[Record set]:
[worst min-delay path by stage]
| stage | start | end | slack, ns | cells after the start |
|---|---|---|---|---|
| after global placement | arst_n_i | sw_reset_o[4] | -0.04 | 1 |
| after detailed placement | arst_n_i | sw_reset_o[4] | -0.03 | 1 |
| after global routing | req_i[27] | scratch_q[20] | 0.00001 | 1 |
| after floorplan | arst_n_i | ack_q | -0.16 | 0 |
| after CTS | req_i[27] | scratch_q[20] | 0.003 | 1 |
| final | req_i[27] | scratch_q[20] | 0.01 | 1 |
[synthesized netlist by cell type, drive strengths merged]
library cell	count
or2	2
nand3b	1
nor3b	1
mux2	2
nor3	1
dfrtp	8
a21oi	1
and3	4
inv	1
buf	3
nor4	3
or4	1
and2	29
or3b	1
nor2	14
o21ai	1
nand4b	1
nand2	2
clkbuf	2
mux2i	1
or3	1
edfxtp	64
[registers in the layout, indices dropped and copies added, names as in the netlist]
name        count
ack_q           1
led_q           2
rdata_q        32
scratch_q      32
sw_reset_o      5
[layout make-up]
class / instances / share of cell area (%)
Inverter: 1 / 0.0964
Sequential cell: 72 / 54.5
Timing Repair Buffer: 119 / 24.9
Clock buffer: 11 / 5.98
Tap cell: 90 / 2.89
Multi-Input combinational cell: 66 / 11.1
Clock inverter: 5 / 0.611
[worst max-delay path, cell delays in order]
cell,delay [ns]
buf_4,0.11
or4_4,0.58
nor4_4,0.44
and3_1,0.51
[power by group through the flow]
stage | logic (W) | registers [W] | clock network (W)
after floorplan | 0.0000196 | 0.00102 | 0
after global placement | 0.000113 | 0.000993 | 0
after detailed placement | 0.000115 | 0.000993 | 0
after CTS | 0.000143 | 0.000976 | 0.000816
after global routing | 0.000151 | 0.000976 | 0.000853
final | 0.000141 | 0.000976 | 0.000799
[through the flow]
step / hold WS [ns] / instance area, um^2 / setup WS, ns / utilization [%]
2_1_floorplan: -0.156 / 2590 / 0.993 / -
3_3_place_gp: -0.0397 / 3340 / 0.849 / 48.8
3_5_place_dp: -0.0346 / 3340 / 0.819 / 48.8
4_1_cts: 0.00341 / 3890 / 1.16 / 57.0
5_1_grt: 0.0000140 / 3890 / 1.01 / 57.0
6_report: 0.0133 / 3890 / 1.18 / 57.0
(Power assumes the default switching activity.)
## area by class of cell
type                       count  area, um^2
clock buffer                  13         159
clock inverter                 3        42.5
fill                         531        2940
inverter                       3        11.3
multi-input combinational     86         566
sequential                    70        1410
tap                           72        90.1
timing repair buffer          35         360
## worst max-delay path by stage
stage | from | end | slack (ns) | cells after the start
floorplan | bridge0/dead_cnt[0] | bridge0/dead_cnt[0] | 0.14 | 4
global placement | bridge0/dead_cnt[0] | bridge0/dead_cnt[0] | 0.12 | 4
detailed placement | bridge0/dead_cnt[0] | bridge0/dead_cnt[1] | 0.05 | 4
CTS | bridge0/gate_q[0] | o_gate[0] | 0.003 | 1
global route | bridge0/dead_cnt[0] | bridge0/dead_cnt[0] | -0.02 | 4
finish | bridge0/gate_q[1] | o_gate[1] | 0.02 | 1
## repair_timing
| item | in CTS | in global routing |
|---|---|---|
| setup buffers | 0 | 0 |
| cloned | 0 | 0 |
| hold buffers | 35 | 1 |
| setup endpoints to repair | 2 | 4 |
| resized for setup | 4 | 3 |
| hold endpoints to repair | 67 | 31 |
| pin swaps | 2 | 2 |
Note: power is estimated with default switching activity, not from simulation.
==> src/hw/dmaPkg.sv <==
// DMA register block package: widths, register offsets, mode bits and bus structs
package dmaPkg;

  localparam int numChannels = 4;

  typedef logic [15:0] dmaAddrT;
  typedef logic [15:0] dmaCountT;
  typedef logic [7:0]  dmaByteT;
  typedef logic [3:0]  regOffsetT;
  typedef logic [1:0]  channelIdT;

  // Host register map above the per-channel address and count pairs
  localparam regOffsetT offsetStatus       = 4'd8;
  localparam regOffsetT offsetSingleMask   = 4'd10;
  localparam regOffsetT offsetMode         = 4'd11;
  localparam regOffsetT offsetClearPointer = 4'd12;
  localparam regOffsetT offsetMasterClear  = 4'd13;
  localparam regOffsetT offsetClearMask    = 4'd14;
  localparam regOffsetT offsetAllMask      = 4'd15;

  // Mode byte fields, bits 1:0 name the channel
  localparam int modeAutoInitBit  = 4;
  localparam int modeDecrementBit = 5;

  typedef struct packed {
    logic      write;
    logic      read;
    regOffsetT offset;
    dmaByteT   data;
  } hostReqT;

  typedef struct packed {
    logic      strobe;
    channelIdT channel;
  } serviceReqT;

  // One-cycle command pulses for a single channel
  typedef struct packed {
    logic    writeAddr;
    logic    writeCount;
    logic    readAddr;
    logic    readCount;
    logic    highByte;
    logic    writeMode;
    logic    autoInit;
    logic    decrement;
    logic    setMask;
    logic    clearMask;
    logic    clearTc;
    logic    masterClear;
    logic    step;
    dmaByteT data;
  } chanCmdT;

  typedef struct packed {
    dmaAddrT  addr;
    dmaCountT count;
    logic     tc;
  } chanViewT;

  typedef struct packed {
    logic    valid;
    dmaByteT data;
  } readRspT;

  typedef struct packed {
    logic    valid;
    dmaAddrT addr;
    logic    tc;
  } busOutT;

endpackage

---

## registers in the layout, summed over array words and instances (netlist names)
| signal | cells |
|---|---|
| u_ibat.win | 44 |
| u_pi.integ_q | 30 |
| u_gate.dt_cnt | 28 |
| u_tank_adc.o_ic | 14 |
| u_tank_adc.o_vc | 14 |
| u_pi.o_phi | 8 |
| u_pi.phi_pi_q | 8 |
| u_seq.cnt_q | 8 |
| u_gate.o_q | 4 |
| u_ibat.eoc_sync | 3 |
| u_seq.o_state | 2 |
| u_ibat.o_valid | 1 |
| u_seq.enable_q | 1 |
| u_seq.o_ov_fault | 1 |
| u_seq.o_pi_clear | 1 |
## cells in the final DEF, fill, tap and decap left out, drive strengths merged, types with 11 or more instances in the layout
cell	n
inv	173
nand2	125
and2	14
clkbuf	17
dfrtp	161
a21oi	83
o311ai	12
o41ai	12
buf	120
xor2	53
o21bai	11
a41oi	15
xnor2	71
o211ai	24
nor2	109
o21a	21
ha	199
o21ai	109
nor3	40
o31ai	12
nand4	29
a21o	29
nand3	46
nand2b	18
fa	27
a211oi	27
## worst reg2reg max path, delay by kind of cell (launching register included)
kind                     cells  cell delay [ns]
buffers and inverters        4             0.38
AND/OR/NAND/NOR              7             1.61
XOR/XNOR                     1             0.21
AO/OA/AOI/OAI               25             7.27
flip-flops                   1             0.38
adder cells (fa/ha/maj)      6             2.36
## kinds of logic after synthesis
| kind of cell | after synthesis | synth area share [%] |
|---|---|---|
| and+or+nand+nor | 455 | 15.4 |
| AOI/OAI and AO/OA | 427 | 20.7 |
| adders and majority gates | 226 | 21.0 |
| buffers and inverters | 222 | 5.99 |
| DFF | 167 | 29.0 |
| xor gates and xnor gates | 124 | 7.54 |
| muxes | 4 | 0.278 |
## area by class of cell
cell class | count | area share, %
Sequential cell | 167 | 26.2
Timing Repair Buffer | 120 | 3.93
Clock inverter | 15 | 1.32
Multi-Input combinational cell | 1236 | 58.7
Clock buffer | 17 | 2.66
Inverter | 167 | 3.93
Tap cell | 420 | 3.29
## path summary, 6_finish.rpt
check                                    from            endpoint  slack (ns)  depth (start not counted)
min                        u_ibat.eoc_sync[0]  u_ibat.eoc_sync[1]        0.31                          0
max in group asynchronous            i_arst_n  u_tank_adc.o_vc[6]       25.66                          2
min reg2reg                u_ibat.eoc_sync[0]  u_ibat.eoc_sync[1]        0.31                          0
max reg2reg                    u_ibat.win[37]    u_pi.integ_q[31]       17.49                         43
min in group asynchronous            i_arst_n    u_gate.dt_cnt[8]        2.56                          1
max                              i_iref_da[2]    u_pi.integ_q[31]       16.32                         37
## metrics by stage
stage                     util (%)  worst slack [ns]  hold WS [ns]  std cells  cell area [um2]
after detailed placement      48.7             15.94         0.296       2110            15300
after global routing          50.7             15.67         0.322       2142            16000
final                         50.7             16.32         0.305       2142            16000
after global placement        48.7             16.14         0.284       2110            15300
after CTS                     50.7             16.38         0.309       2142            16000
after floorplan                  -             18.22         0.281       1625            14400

[Exercise goal]:
Lines containing the word "layout": copy every one of them from the records above.

[Output for this exercise]:
[registers in the layout, indices dropped and copies added, names as in the netlist]
[layout make-up]
## registers in the layout, summed over array words and instances (netlist names)
## cells in the final DEF, fill, tap and decap left out, drive strengths merged, types with 11 or more instances in the layout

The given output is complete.